This is an optimization exercise on Yosys and OpenROAD, whose aim is small area, not a production implementation. Only simulation tests tie the RTL to the original design; equivalence was not proved. Power figures rest on the tool's default switching activity, not on a simulated workload.

== job 6491 ==
// axi_gpio_expanded
module axi_gpio_expanded
#(
    parameter C_ALL_INPUTS        = 0,
    parameter C_ALL_OUTPUTS       = 0,
    parameter C_GPIO_WIDTH        = 32,
    parameter C_DOUT_DEFAULT      = 32'h00000000,
    parameter C_TRI_DEFAULT       = 32'hFFFFFFFF,
    parameter C_IS_DUAL           = 1,
    parameter C_ALL_INPUTS_2      = 0,
    parameter C_ALL_OUTPUTS_2     = 0,
    parameter C_GPIO2_WIDTH       = 32,
    parameter C_DOUT_DEFAULT_2    = 32'h00000000,
    parameter C_TRI_DEFAULT_2     = 32'hFFFFFFFF,
    parameter C_INTERRUPT_PRESENT = 1
)
(
    input  logic              ACLK,
    input  logic              ARESETn,
    input  logic        [8:2] AWADDR,
    input  logic        [2:0] AWPROT,
    input  logic              AWVALID,
    output logic              AWREADY,
    input  logic       [31:0] WDATA,
    input  logic        [3:0] WSTRB,
    input  logic              WVALID,
    output logic              WREADY,
    output logic        [1:0] BRESP,
    output logic              BVALID,
    input  logic              BREADY,
    input  logic        [8:2] ARADDR,
    input  logic        [2:0] ARPROT,
    input  logic              ARVALID,
    output logic              ARREADY,
    output logic       [31:0] RDATA,
    output logic        [1:0] RRESP,
    output logic              RVALID,
    input  logic              RREADY,
    output logic ip2intc_irpt,
    input  logic  [C_GPIO_WIDTH-1:0] gpio_io_i,
    output logic  [C_GPIO_WIDTH-1:0] gpio_io_o,
    output logic  [C_GPIO_WIDTH-1:0] gpio_io_t,
    input  logic [C_GPIO2_WIDTH-1:0] gpio2_io_i,
    output logic [C_GPIO2_WIDTH-1:0] gpio2_io_o,
    output logic [C_GPIO2_WIDTH-1:0] gpio2_io_t
);
Size: about 240 flip-flops.
clock: 5.0 ns
lec_check: 0
cap_margin: 5
core_margin: 2
core_utilization: 40
slew_margin: 5
synth_hierarchical: 1
standard.sh (not shown) runs the stock make flow with config.mk's settings and CLKGATE_MAP_FILE= SYNTH_SCRIPT=/design/flow/synth_recipe.tcl, a recipe that flattens the netlist after the stock synthesis.
==> flow/flow/run.sh <==
#!/bin/bash
# Own layout flow: the standard ORFS flow (standard.sh, unchanged synthesis),
# with two layout options changed:
#  - port buffers use the smallest buffer cell (buf_1) instead of the tool's pick;
#  - clock tree synthesis without dummy load cells.
# Each tool's full output stays in orfs/logs/; make's own output goes to flow_make.log.
set -euo pipefail
cd "$(dirname "$0")/.."
BPA="-buffer_cell sky130_fd_sc_hd__buf_1"
CTSA="-sink_clustering_enable -repair_clock_nets -dont_use_dummy_load"
if [[ -f flow/cts_args.txt ]]; then CTSA="$(cat flow/cts_args.txt)"; fi
export BUFFER_PORTS_ARGS="$BPA"
export CTS_ARGS="$CTSA"
bash standard.sh "BUFFER_PORTS_ARGS=$BPA" "CTS_ARGS=$CTSA" finish > flow_make.log 2>&1
==> flow/flow/cts_args.txt <==
-sink_clustering_enable -repair_clock_nets -dont_use_dummy_load -sink_clustering_size 30 -sink_clustering_max_diameter 200 -buf_list sky130_fd_sc_hd__clkbuf_16
Job 6491 did not stop at any stage, and its layout met the timing, design-rule and antenna checks.
Inputs modified between job 6491 and job 6593:
==> flow/flow/cts_args.txt <==
-sink_clustering_enable -repair_clock_nets -dont_use_dummy_load -sink_clustering_size 30 -sink_clustering_max_diameter 200 -buf_list sky130_fd_sc_hd__clkbuf_16 -root_buf sky130_fd_sc_hd__clkbuf_4 -tree_buf sky130_fd_sc_hd__clkbuf_4
-- flow/config.mk --
<<< job 6491, line 7
export LEC_CHECK = 0
export CAP_MARGIN = 5
export CORE_MARGIN = 2
export CORE_UTILIZATION = 40
export SLEW_MARGIN = 5
export SYNTH_HIERARCHICAL = 1
>>> job 6593, line 7
export LEC_CHECK = 0
export CAP_MARGIN = 20
export CORE_MARGIN = 2
export CORE_UTILIZATION = 55
export SLEW_MARGIN = 20
export SYNTH_HIERARCHICAL = 1
==> comparison <==
Comparing met1 global-route usage for job 6491 and job 6593, the smaller number came from job 6491. Going from job 6491 to job 6593, area of the core decreased by 26% relative to the old numbers; final cycle utilization of the critical path decreased by 1.6 points relative to the old numbers; required arrival time at the worst endpoint increased by 0.11 ns relative to the old numbers; total placed cells including tap cells decreased by 6.6% relative to the old numbers; site row count decreased by 14% relative to the old numbers. Summary — final non-filler cell total, job 6593 relative to job 6491: lower, by 82.
What job 3961 does differently from job 6593 at the input level:
==> flow/flow/cts_args.txt <==
-sink_clustering_enable -repair_clock_nets -dont_use_dummy_load -sink_clustering_size 30 -sink_clustering_max_diameter 200 -buf_list sky130_fd_sc_hd__clkbuf_16
-- flow/config.mk --
<<< job 6593, line 9
export CORE_MARGIN = 2
export CORE_UTILIZATION = 55
export SLEW_MARGIN = 20
>>> job 3961, line 9
export CORE_MARGIN = 2
export CORE_UTILIZATION = 40
export SLEW_MARGIN = 20
--- outcome ---
Job 3961 finished every step from synthesis to the final layout, and the layout passed the timing, design-rule and antenna checks.
There was hardly any difference in switching part of the total power between job 3961 and job 6593.
Between job 3961 and job 6593, the difference in combinational fraction of design power is negligible.
In job 3961 relative to job 6593, power in the clock group had gone up by more than 10%.
Job 3961 reports a lower initial core utilization than job 6593 does.
The total power in job 3961 sits 0.11 mW above the value recorded for job 6593.
In job 3961, the sequential share of cell area came out 0.76 points below the value in job 6593.
Diff job 6593 -> job 3961 | layout filler cell count | up by more than half
Worst setup slack after placement in job 3961 vs job 6593: down 0.029 ns
Summary of the comparison: met3 capacity usage during global routing is lower in job 3961, relative to job 6593.
Going from job 6593 to job 3961, aggregate routed wire length grows by about 7%.
Job 3961 leaves less setup margin than job 6593.
Setup changes, job 3961 to job 3077
==> flow/flow/cts_args.txt <==
-sink_clustering_enable -repair_clock_nets -dont_use_dummy_load -sink_clustering_size 30 -sink_clustering_max_diameter 200 -buf_list sky130_fd_sc_hd__clkbuf_16 -root_buf sky130_fd_sc_hd__clkbuf_4 -tree_buf sky130_fd_sc_hd__clkbuf_4
-- flow/config.mk --
<<< job 3961, line 10
export CORE_UTILIZATION = 40
export SLEW_MARGIN = 20
>>> job 3077, line 10
export CORE_UTILIZATION = 40
export PLACE_DENSITY = 0.85
export SLEW_MARGIN = 20
Findings:
Higher relative area of non-clock buffer cells in the final design was reported by job 3077, not job 3961.
Comparing job 3961 against job 3077, there is no change at all in post-synthesis area per instance.
Per the comparison of job 3077 with job 3961, final weighted congestion in routability-driven placement now sits higher; met2 routing resource usage after global routing higher; I/O pin count shows no meaningful change.

---

== job 101 ==
The RTL this note starts from:
==> flow/design.v <==
module axi_gpio
(
    input  logic        ACLK,
    input  logic        ARESETn,
    input  logic  [8:2] AWADDR,
    input  logic        AWVALID,
    output logic        AWREADY,
    input  logic [31:0] WDATA,
    input  logic  [3:0] WSTRB,
    input  logic        WVALID,
    output logic        WREADY,
    output logic  [1:0] BRESP,
    output logic        BVALID,
    input  logic        BREADY,
    input  logic  [8:2] ARADDR,
    input  logic        ARVALID,
    output logic        ARREADY,
    output logic [31:0] RDATA,
    output logic  [1:0] RRESP,
    output logic        RVALID,
    input  logic        RREADY,
    output logic        ip2intc_irpt,
    input  logic [31:0] gpio_io_i,
    output logic [31:0] gpio_io_o,
    output logic [31:0] gpio_io_t,
    input  logic [31:0] gpio2_io_i,
    output logic [31:0] gpio2_io_o,
    output logic [31:0] gpio2_io_t
);
localparam [6:0] A_GPIO_IO    = 7'h00;  
localparam [6:0] A_GPIO_IO_T  = 7'h01;  
localparam [6:0] A_GPIO2_IO   = 7'h02;  
localparam [6:0] A_GPIO2_IO_T = 7'h03;  
localparam [6:0] A_GIER       = 7'h47;  
localparam [6:0] A_IER        = 7'h48;  
localparam [6:0] A_ISR        = 7'h4A;  
logic        rst;
logic        wready;
logic        write_strobe;
logic        read_strobe;
logic [31:0] gpio_io_i_reg;
logic [31:0] gpio2_io_i_reg;
logic  [1:0] in_changed;
logic        global_int_en;
logic  [1:0] ip_int_en;
logic  [1:0] ip_int_status;
logic        isr_toggle;
always_ff @(posedge ACLK)
    rst <= ~ARESETn;
assign BRESP = 2'b00;
assign RRESP = 2'b00;
assign write_strobe = AWVALID && WVALID && !BVALID;
assign read_strobe  = ARVALID && !RVALID;
logic ws_ok;
logic aw_low;
logic [3:0] w_sel;
assign ws_ok  = write_strobe && !rst;
assign aw_low = AWADDR[8:4] == 5'd0;
assign w_sel[0] = ws_ok && aw_low && AWADDR[3:2] == 2'd0;
assign w_sel[1] = ws_ok && aw_low && AWADDR[3:2] == 2'd1;
assign w_sel[2] = ws_ok && aw_low && AWADDR[3:2] == 2'd2;
assign w_sel[3] = ws_ok && aw_low && AWADDR[3:2] == 2'd3;
logic [3:0] ld_o1, ld_t1, ld_o2, ld_t2;
logic [3:0] hd_o1, hd_t1, hd_o2, hd_t2;
logic       ld_gier, hd_gier, ld_ier, hd_ier;
genvar k;
generate
for (k = 0; k < 4; k++) begin : g_ldhd
    gpio_ldhd u_o1(.sel(w_sel[0]), .strb(WSTRB[k]), .rst(rst), .ld(ld_o1[k]), .hd(hd_o1[k]));
    gpio_ldhd u_t1(.sel(w_sel[1]), .strb(WSTRB[k]), .rst(rst), .ld(ld_t1[k]), .hd(hd_t1[k]));
    gpio_ldhd u_o2(.sel(w_sel[2]), .strb(WSTRB[k]), .rst(rst), .ld(ld_o2[k]), .hd(hd_o2[k]));
    gpio_ldhd u_t2(.sel(w_sel[3]), .strb(WSTRB[k]), .rst(rst), .ld(ld_t2[k]), .hd(hd_t2[k]));
end
endgenerate
always_comb begin
    ld_gier = ws_ok && AWADDR == A_GIER && WSTRB[3];
    hd_gier = !(ld_gier || rst);
    ld_ier  = ws_ok && AWADDR == A_IER  && WSTRB[0];
    hd_ier  = !(ld_ier || rst);
end
genvar i;
generate
for (i = 0; i < 32; i++) begin : g_bit
    logic d_o1, d_t1, d_o2, d_t2;
    gpio_ao22 u_o1(.a1(ld_o1[i/8]), .a2(WDATA[i]), .b1(hd_o1[i/8]), .b2(gpio_io_o[i]),  .y(d_o1));
    gpio_ao22 u_t1(.a1(ld_t1[i/8]), .a2(WDATA[i]), .b1(hd_t1[i/8]), .b2(gpio_io_t[i]),  .y(d_t1));
    gpio_ao22 u_o2(.a1(ld_o2[i/8]), .a2(WDATA[i]), .b1(hd_o2[i/8]), .b2(gpio2_io_o[i]), .y(d_o2));
    gpio_ao22 u_t2(.a1(ld_t2[i/8]), .a2(WDATA[i]), .b1(hd_t2[i/8]), .b2(gpio2_io_t[i]), .y(d_t2));
    always_ff @(posedge ACLK) begin
        gpio_io_o[i]  <= d_o1;
        gpio_io_t[i]  <= d_t1;
        gpio2_io_o[i] <= d_o2;
        gpio2_io_t[i] <= d_t2;
    end
end
endgenerate
always_ff @(posedge ACLK) begin
    global_int_en <= (ld_gier & WDATA[31]) | (hd_gier & global_int_en);
    ip_int_en     <= ({2{ld_ier}} & WDATA[1:0]) | ({2{hd_ier}} & ip_int_en);
end
always_ff @(posedge ACLK) begin
    wready <= !rst && write_strobe;
    BVALID <= !rst && (write_strobe || (BVALID && !BREADY));
end
assign AWREADY = wready;
assign WREADY  = wready;
always_ff @(posedge ACLK) begin
    gpio_io_i_reg  <= gpio_io_i;
    gpio2_io_i_reg <= gpio2_io_i;
    in_changed    <= in_changed_d;
end
logic [1:0] in_changed_d;
assign in_changed_d[0] = rst ? (|gpio_io_i)  : (|(gpio_io_i  ^ gpio_io_i_reg));
assign in_changed_d[1] = rst ? (|gpio2_io_i) : (|(gpio2_io_i ^ gpio2_io_i_reg));
assign isr_toggle = write_strobe && AWADDR == A_ISR && WSTRB[0];
always_ff @(posedge ACLK) begin
    ip_int_status <= rst ? 2'b00 :
                     (in_changed | (ip_int_status ^ (WDATA[1:0] & {2{isr_toggle}})));
    ip2intc_irpt  <= !rst && |ip_int_status;
end
always_ff @(posedge ACLK) begin
    ARREADY <= !rst && read_strobe;
    RVALID  <= !rst && (read_strobe || (RVALID && !RREADY));
end
logic s_io1, s_t1, s_io2, s_t2, s_gier, s_ier, s_isr;
always_comb begin
    s_io1  = !RVALID && ARADDR == A_GPIO_IO;
    s_t1   = !RVALID && ARADDR == A_GPIO_IO_T;
    s_io2  = !RVALID && ARADDR == A_GPIO2_IO;
    s_t2   = !RVALID && ARADDR == A_GPIO2_IO_T;
    s_gier = !RVALID && ARADDR == A_GIER;
    s_ier  = !RVALID && ARADDR == A_IER;
    s_isr  = !RVALID && ARADDR == A_ISR;
end
logic [31:0] rd_mux;
generate
for (i = 0; i < 32; i++) begin : g_rd
    gpio_rd_bit u_rd(.hold(RVALID), .q(RDATA[i]),
                     .s0(s_io1), .d0(gpio_io_i_reg[i]),
                     .s1(s_t1),  .d1(gpio_io_t[i]),
                     .s2(s_io2), .d2(gpio2_io_i_reg[i]),
                     .s3(s_t2),  .d3(gpio2_io_t[i]),
                     .y(rd_mux[i]));
end
endgenerate
always_ff @(posedge ACLK) begin
    RDATA <= rd_mux
           | ({32{s_gier}} & {1'b0, global_int_en, 30'd0})
           | ({32{s_ier}}  & {30'd0, ip_int_en})
           | ({32{s_isr}}  & {30'd0, ip_int_status});
end
endmodule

- Exercise aim -
Check each line of the listing above. Copy it if it holds the string "synthesis".

- Reply -
standard.sh (not shown) runs the stock make flow with config.mk's settings and CLKGATE_MAP_FILE= SYNTH_SCRIPT=/design/flow/synth_recipe.tcl, a recipe that flattens the netlist after the stock synthesis.
# Own layout flow: the standard ORFS flow (standard.sh, unchanged synthesis),
#  - clock tree synthesis without dummy load cells.
Job 3961 finished every step from synthesis to the final layout, and the layout passed the timing, design-rule and antenna checks.
Comparing job 3961 against job 3077, there is no change at all in post-synthesis area per instance.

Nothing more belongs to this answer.